Photo-Decrypted Narcissistic Self-Sorting in Chirality-Driven Supramolecular System

Abstract

Chirality-driven self-assembly is crucial in biological systems, but achieving precise control over chiral narcissistic or social self-sorting as well as the distinction between them remains a major challenge in multicomponent supramolecular systems. To investigate chirality-driven self-assembly, two classes of chiral building blocks, photo-responsive (cinnamic glutamide derivative, L/D-CG) and fluorescent molecules (dansyl glutamide derivative, L/D-DNSG), were designed and integrated into homochiral systems (L-CG/L-DNSG or D-CG/D-DNSG) and heterochiral systems (L-CG/D-DNSG or D-CG/L-DNSG). Either homo- or heterochiral systems could form organogels with fibrous structures.
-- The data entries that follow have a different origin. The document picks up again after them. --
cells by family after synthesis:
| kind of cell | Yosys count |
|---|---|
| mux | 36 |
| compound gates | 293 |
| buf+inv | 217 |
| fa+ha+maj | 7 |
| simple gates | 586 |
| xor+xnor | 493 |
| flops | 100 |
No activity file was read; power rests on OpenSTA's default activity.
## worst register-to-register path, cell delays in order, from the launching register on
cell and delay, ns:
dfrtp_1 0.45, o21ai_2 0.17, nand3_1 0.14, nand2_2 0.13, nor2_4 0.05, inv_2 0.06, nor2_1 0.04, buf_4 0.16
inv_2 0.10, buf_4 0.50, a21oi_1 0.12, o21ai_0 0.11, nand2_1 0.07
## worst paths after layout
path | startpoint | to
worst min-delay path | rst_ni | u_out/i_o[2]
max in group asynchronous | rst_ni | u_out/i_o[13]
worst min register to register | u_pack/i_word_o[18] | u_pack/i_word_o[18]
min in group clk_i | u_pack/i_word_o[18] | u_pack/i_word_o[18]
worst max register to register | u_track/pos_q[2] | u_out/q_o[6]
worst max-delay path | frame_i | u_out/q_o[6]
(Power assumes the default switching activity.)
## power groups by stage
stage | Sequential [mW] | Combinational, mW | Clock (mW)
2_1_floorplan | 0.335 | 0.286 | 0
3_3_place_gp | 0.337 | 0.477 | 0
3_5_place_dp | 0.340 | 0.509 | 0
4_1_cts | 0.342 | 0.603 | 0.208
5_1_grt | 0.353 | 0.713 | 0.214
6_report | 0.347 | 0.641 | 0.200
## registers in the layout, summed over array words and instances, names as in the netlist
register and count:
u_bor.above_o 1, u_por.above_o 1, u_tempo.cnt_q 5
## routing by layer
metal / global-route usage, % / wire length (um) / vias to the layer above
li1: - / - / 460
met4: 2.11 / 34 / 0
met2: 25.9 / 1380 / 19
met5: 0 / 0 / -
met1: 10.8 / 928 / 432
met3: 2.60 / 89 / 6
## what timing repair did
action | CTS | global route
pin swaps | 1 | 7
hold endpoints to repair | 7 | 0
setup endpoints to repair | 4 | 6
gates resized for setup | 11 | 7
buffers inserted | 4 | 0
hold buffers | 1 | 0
### src/rtl/ser7_pkg.sv
package ser7_pkg;
  localparam int LANES_DEF = 4;
  localparam int BITS_DEF  = 7;
  localparam logic [BITS_DEF-1:0] CLK_PAT_DEF = 7'b1100011;
endpackage

### src/rtl/ser7_capture.sv
module ser7_capture #(
  parameter int W = 28
) (
  input  logic         clk,
  input  logic         rst_n,
  input  logic         pclk,
  input  logic         edge_rise,
  input  logic [W-1:0] din,
  output logic [W-1:0] word
);
  logic pclk_q;
  logic rise_hit, fall_hit, take;

  assign rise_hit = pclk & ~pclk_q;
  assign fall_hit = ~pclk & pclk_q;
  assign take     = edge_rise ? rise_hit : fall_hit;

  always_ff @(posedge clk or negedge rst_n) begin
    if (!rst_n) begin
      pclk_q <= 1'b0;
      word   <= '0;
    end else begin
      pclk_q <= pclk;
      if (take) word <= din;
    end
  end

  AST_RISE_CAPTURE: assert property (@(posedge clk) disable iff (!rst_n)
    (edge_rise && pclk && !pclk_q) |=> (word == $past(din)));
  AST_FALL_CAPTURE: assert property (@(posedge clk) disable iff (!rst_n)
    (!edge_rise && !pclk && pclk_q) |=> (word == $past(din)));
  AST_HOLD_NO_EDGE: assert property (@(posedge clk) disable iff (!rst_n)
    (pclk == pclk_q) |=> $stable(word));
endmodule

### src/rtl/ser7_lane.sv
module ser7_lane #(
  parameter int W = 7
) (
  input  logic         clk,
  input  logic         rst_n,
  input  logic         load,
  input  logic [W-1:0] par,
  output logic         ser
);
  logic [W-1:0] sh;

  always_ff @(posedge clk or negedge rst_n) begin
    if (!rst_n)    sh <= '0;
    else if (load) sh <= par;
    else           sh <= sh >> 1;
  end

  assign ser = sh[0];

  AST_FIRST_BIT: assert property (@(posedge clk) disable iff (!rst_n)
    load |=> (ser == $past(par[0])));
  AST_SHIFT_ORDER: assert property (@(posedge clk) disable iff (!rst_n)
    !load |=> (sh == ($past(sh) >> 1)));
endmodule

### src/rtl/ser7_drive.sv
module ser7_drive #(
  parameter int N = 4
) (
  input  logic         clk,
  input  logic         rst_n,
  input  logic         pd_n,
  input  logic [N-1:0] lane_in,
  input  logic         clk_in,
  output logic [N-1:0] lane_out,
  output logic         clk_out,
  output logic         oe
);
  always_ff @(posedge clk or negedge rst_n) begin
    if (!rst_n) oe <= 1'b0;
    else        oe <= pd_n;
  end

  assign lane_out = oe ? lane_in : '0;
  assign clk_out  = oe & clk_in;

  AST_PD_SILENT: assert property (@(posedge clk) disable iff (!rst_n)
    !pd_n |=> (!oe && lane_out == '0 && !clk_out));
  AST_PD_RESUME: assert property (@(posedge clk) disable iff (!rst_n)
    pd_n |=> oe);
endmodule

### src/rtl/ser7_link_tx.sv
module ser7_link_tx
  import ser7_pkg::*;
#(
  parameter int LANES = LANES_DEF,
  parameter int BITS  = BITS_DEF,
  parameter logic [BITS-1:0] CLK_PAT = CLK_PAT_DEF
) (
  input  logic                  bit_clk,
  input  logic                  rst_n,
  input  logic                  pix_clk,
  input  logic                  frame_strobe,
  input  logic                  rise_sel,
  input  logic                  pd_n,
  input  logic [LANES*BITS-1:0] pix_word,
  output logic [LANES-1:0]      lane_out,
  output logic                  clk_lane_out,
  output logic                  drive_en
);
  localparam int WORD = LANES * BITS;
  localparam int CW   = $clog2(BITS) + 1;

  logic [WORD-1:0]  held;
  logic [LANES-1:0] lane_raw;
  logic             clk_raw;

  ser7_capture #(.W(WORD)) i_cap (
    .clk(bit_clk), .rst_n(rst_n), .pclk(pix_clk),
    .edge_rise(rise_sel), .din(pix_word), .word(held)
  );

  for (genvar k = 0; k < LANES; k++) begin : g_lane
    ser7_lane #(.W(BITS)) i_lane (
      .clk(bit_clk), .rst_n(rst_n), .load(frame_strobe),
      .par(held[k*BITS +: BITS]), .ser(lane_raw[k])
    );
  end

  ser7_lane #(.W(BITS)) i_clk_lane (
    .clk(bit_clk), .rst_n(rst_n), .load(frame_strobe),
    .par(CLK_PAT), .ser(clk_raw)
  );

  ser7_drive #(.N(LANES)) i_drv (
    .clk(bit_clk), .rst_n(rst_n), .pd_n(pd_n),
    .lane_in(lane_raw), .clk_in(clk_raw),
    .lane_out(lane_out), .clk_out(clk_lane_out), .oe(drive_en)
  );

  // spacing watch for the strobe input
  logic [CW-1:0] since_strobe;
  logic          strobe_seen;

  always_ff @(posedge bit_clk or negedge rst_n) begin
    if (!rst_n) begin
      since_strobe <= '0;
      strobe_seen  <= 1'b0;
    end else if (frame_strobe) begin
      since_strobe <= '0;
      strobe_seen  <= 1'b1;
    end else if (since_strobe != {CW{1'b1}}) begin
      since_strobe <= since_strobe + 1'b1;
    end
  end

  AST_STROBE_SPACING: assert property (@(posedge bit_clk) disable iff (!rst_n)
    (frame_strobe && strobe_seen) |-> (since_strobe == CW'(BITS-1)));
  AST_CLK_LANE_HEAD: assert property (@(posedge bit_clk) disable iff (!rst_n)
    (frame_strobe && pd_n) |=> (clk_lane_out == CLK_PAT[0]));
  AST_IDLE_BEFORE_STROBE: assert property (@(posedge bit_clk) disable iff (!rst_n)
    (!strobe_seen && !frame_strobe) |=> (lane_out == '0 && !clk_lane_out));
endmodule

### config.mk
export PLATFORM = sky130hd
export DESIGN_NAME = ser7_link_tx
export DESIGN_NICKNAME = d
export VERILOG_FILES = /design/src/rtl/ser7_pkg.sv /design/src/rtl/ser7_capture.sv /design/src/rtl/ser7_lane.sv /design/src/rtl/ser7_drive.sv /design/src/rtl/ser7_link_tx.sv
export SDC_FILE = /design/constraint.sdc
export NUM_CORES = 1
export LEC_CHECK = 0
export BUFFER_PORTS_ARGS = -buffer_cell sky130_fd_sc_hd__clkbuf_2
export CAP_MARGIN = 20
export CORE_MARGIN = 8
export CORE_UTILIZATION = 50
export CTS_BUF_LIST = sky130_fd_sc_hd__clkbuf_4 sky130_fd_sc_hd__clkbuf_8
export DETAILED_ROUTE_END_ITERATION = 12
export PLACE_DENSITY = 0.7
export SLEW_MARGIN = 40
export SYNTH_ARGS = -nofsm -noshare
export SYNTH_HDL_FRONTEND = slang
export SYNTH_HIERARCHICAL = 1
export SYNTH_SLANG_ARGS = --single-unit
export TNS_END_PERCENT = 20
### constraint.sdc
create_clock -name bit_clk -period 2.82 [get_ports bit_clk]
set_input_delay 0.846 -clock bit_clk [delete_from_list [all_inputs] [get_ports bit_clk]]
set_output_delay 0.846 -clock bit_clk [all_outputs]
set_load 0.05 [all_outputs]
== After elaboration in Yosys (flattened, before gate mapping) ==
Cells that the tools add are included.
Storage, ports and cells
  flip-flop bits (word level): 65
  output and inout bits: 6
  logic and storage cells: 20
Operators by class
  multiplexer cells: 7
  bitwise logic cells: 5
Operators with widths (count)
  7-bit 2-to-1 mux: 5
  4-bit 2-to-1 mux: 1
  1-bit AND: 3
  1-bit inverter: 2
  1-bit 2-to-1 mux: 1

== Longest topological paths before layout ==
  depth in word-level cells: 3
  gate-level depth with buffers: 5
  gate-level depth less buffers: 3

== Hierarchy ==
The synthesis kept the hierarchy.
Modules (own cells, without submodules)
  ser7_capture: times used 1, cells each 256, area an instance 2250.9 um^2, sequential area each 725.7 um^2
  ser7_lane: times used 5, cells each 15, area an instance 284.0 um^2, sequential area each 175.2 um^2
  ser7_drive: times used 1, cells each 6, area an instance 56.3 um^2, sequential area each 25.0 um^2
  ser7_link_tx: times used 1, cells each 2, area an instance 7.5 um^2, sequential area each 0.0 um^2

== Least setup slack after synthesis ==
OpenSTA, ideal clock, no wires.
  path kind: register -> output
  start: register i_drv.oe
  end: output port clk_lane_out
  arrival: 1145 ps
  path slack: 829 ps
  cell stages (with the launch flop): 2
  path buffers: 0
  cells stage by stage: dfrtp_1 and2_1
Between the ends
  longest elaborated chain between the ends: 1
RTL lines
  from (decl): line ser7_drive.sv:11  | output logic oe
  from (signal assigned): line ser7_drive.sv:15  | else oe <= pd_n;
  1-bit AND: line ser7_drive.sv:19  | assign clk_out = oe & clk_in;
  to (decl): line ser7_link_tx.sv:16  | output logic clk_lane_out,
Every way passes these cells.

== Worst setup path after layout ==
  start: register i_drv.oe
  end: output port lane_out[3]
Between the ends
  longest elaborated chain between the ends: 1
RTL lines
  4-bit 2-to-1 mux: line ser7_drive.sv:18  | assign lane_out = oe ? lane_in : '0;
  to (decl): line ser7_link_tx.sv:15  | output logic [LANES-1:0] lane_out,
Every way passes these cells.

==> results.md <==
* Outcome: complete, no violations
* P_leak at 1.67 nW
* Worst Tran Pin Value at 0.824 ns
* Worst-case clock buffer depth at 2
* Placed insts at 454
* Max-Cap Viols at 0
* Largest net degree at the start of global routing at 85
* Cell-internal power at 0.00186 W
* Clock sink count at 65
* # port buffers at 39
* First-pass GRT wire length at 11.9 mm
* Setup bufs post-CTS at 0
* Sequential Power Share at 47.7%
* Setup TNS at 0 ns
* DRT Pass-1 Iters at 4
* Multi-input gate area in the final layout at 1810 um^2
* Initial Utilization at 51.5%
* Post-CTS resize count at 0
* Nets at 400
* Initial antenna violation count at 0
* Ys Warns at 6
* Total number of vias at 2542
* Clock latency on the worst-skew pair at 0.33 ns
* Commonest cells in the netlist: dfrtp_1, nor2b_1, o21ai_1, mux2_4
* Die area at 10500 um^2
* Placed Area at 3840 um^2
* Slew Limit Fails at 0
* Critical Path AT at 1.25 ns
* Row cnt at 31
* Leading area contributor after synthesis: dfrtp_1
* Critical Path Sink Type: output pin
* Relative slew slack at 45.1%
* Gate power share at 19.3%
* CTS HTree Levels at 3
* P&R area growth vs syn at 8.41%
* HP Class: flip-flop to flip-flop
* Final wirelength at 7.02 mm
* Synthesized area per cell at 11.0 um^2
* Via-to-Cell Ratio at 5.41
* Tmin final at 2.10 ns
* Fin cells at 470
* Worst-path clk slew at 0.07 ns
* Final period utilization at 74.4%
* Antenna-violating nets left at 0
* Critical path required time at 1.97 ns
* Design area at 4050 um^2
* DRC viols at 0
* Max VDD drop at 0.392 mV
* Switch Pwr at 0.000673 W
* Number of global-route vias before repair at 2528
* Max Fanout on Critical Path at 6
* Share of layout cells above drive strength 1 at 26.4%
* Synthesized netlist cell count at 339
* Startpoint types: flip-flop
* Power density over the cells at 624 nW/um^2
* Fillers at 643
* Worst-path cell chain: and2_1 > clkbuf_2
* CTS root buffer: clkbuf_8
* Fmax at 477 MHz
* Clock Skew at 0.00568 ns
* Grt ovf at 0
* Detailed Place HPWL at 4.37 mm
* Die Wd at 102 um
* Placeable Area at 7250 um^2
* Area share of the largest cell type after synthesis at 43.6%
* Cell with the most instances after synthesis: dfrtp_1
* Hold-fix buffers, CTS at 0
* Ys async rst share at 100%
* Post-synth EDFFs at 0
* Most used DFF post-synth: dfrtp_1
* CTS tree: done
* Synth area leaders: dfrtp_1, mux2_4, nor2b_1, o21ai_1, o311a_1
* Reg area at 1630 um^2
* RSZ-0062 raised after global routing: false
* Critical-path top delay cell: dfrtp_1
* I/O Pins at 40
* Overall Global Routing Usage at 14.5%
* Clk network pwr share at 33.0%
* Ant diodes at 0
* Iteration-0 DRC count of the detailed router at 157
* Register area share after synthesis at 43.6%
* Unique cell type count in the Yosys netlist at 16
* Final setup fails at 0
* Post-synthesis register bit count at 65
* Area of the mapped netlist at 3730 um^2
* Final hold vios at 0
* DR WL/cell at 14.9 um
* CTS Buf Count at 9
* Crit path largest cell delay at 0.45 ns
* Final RePlAce weighted congestion at 0.715
* Die height at 102 um
* Setup Crit Path Kind: flip-flop to output pin
* Sw frac at 26.6%
[path summary, 6_finish.rpt]
kind | start | end | slack [ns] | depth (start not counted)
min in group asynchronous | rst_n | i_cap/word[7] | 0.51 | 2
worst min-delay path | g_lane[3].i_lane/sh[2] | g_lane[3].i_lane/sh[1] | 0.47 | 1
worst max-delay path | i_drv/oe | lane_out[3] | 0.72 | 2
worst min register to register | g_lane[3].i_lane/sh[2] | g_lane[3].i_lane/sh[1] | 0.47 | 1
worst max register to register | i_cap/pclk_q | i_cap/word[17] | 1.20 | 4
max in group asynchronous | rst_n | i_cap/pclk_q | 1.99 | 2
[layer usage]
metal,vias up,part of all wire (%),global-route usage (%)
met5,-,0,0
met4,0,1.1,4.74
met3,6,3.6,4.36
met2,32,47,22.7
met1,1242,48,18.5
li1,1262,-,-
[through the flow]
step	hold WS (ns)	total power [W]	utilization [%]	setup WS (ns)
after floorplan	0.458	0.00161	-	0.829
after global placement	0.459	0.00169	52.9	0.649
after detailed placement	0.463	0.00172	52.9	0.645
after CTS	0.473	0.00256	55.8	0.690
after global routing	0.487	0.00267	55.8	0.625
final	0.472	0.00253	55.8	0.723
[layout by cell type (no fill, tap or decap)]
master     netlist  layout
and2_1           6       6
and2_2           5       5
buf_12           0       2
buf_2            3       1
buf_4            5       5
bufinv_16        0       2
clkbuf_2         0      38
clkbuf_8         0       9
clkinv_2         0       5
conb_1           2       7
dfrtp_1         65      64
dfrtp_4          0       1
mux2_4          30      30
nor2b_1         56      56
nor3_1          28      28
nor3b_1         28      28
o21ai_1         56      56
o311a_1         28      28
[logic make-up (layout without fill, tap and decap cells)]
group / count (synthesis) / count (layout) / synth area share [%]
other: 2 / 7 / 0.201
buffers and inverters: 35 / 62 / 8.41
DFF: 65 / 65 / 43.6
AOI/OAI and AO/OA: 84 / 84 / 15.0
muxes: 30 / 30 / 12.1
and+or+nand+nor: 123 / 123 / 20.8
[sequential cells by signal, indices dropped and copies added (netlist names)]
name and cells:
i_clk_lane/sh 7, i_drv/oe 1, i_cap/word 28, i_cap/pclk_q 1, g_lane.i_lane/sh 28
[worst max-delay path, delay by kind of cell, from the launching register on]
family | cells | cell delay (ns)
flip-flops | 1 | 0.45
AND/OR/NAND/NOR | 1 | 0.19
buffers and inverters | 1 | 0.28
[area by class of cell]
cell class / instances / share of cell area (%)
Timing Repair Buffer: 46 / 6.74
Sequential cell: 65 / 40.3
Tap cell: 99 / 3.06
Clock buffer: 9 / 3.06
Clock inverter: 7 / 2.10
Multi-Input combinational cell: 244 / 44.8
[power by group through the flow]
stage,logic (W),clock network (W),registers (W)
after floorplan,0.000422,0,0.00118
after global placement,0.000476,0,0.00121
after detailed placement,0.000492,0,0.00123
after CTS,0.000495,0.000859,0.00121
after global routing,0.000537,0.000905,0.00123
final,0.000488,0.000834,0.00121
(Power assumes the default switching activity.)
Upon photoirradiation, the homochiral systems remained stable, whereas the heterochiral systems underwent a significant transformation from uniform organogels to suspensions, in which nanokebab structures appeared. The results demonstrate that social self-sorting dominates in the homochiral systems while narcissistic self-sorting prevails in the heterochiral systems. Remarkably, the difference between homochiral and heterochiral systems is magnified through photodimerization. Various characterizations and simulations unveil the underlying homo- and heterochiral interactions that drive narcissistic self-sorting from the molecular to hierarchical nanoscale levels. This work decrypts the narcissistic or social self-sorting behavior in chirality-driven supramolecular systems through photoirradiation and provides a new perspective for understanding the regulation of chiral-driven functions in biological or material systems.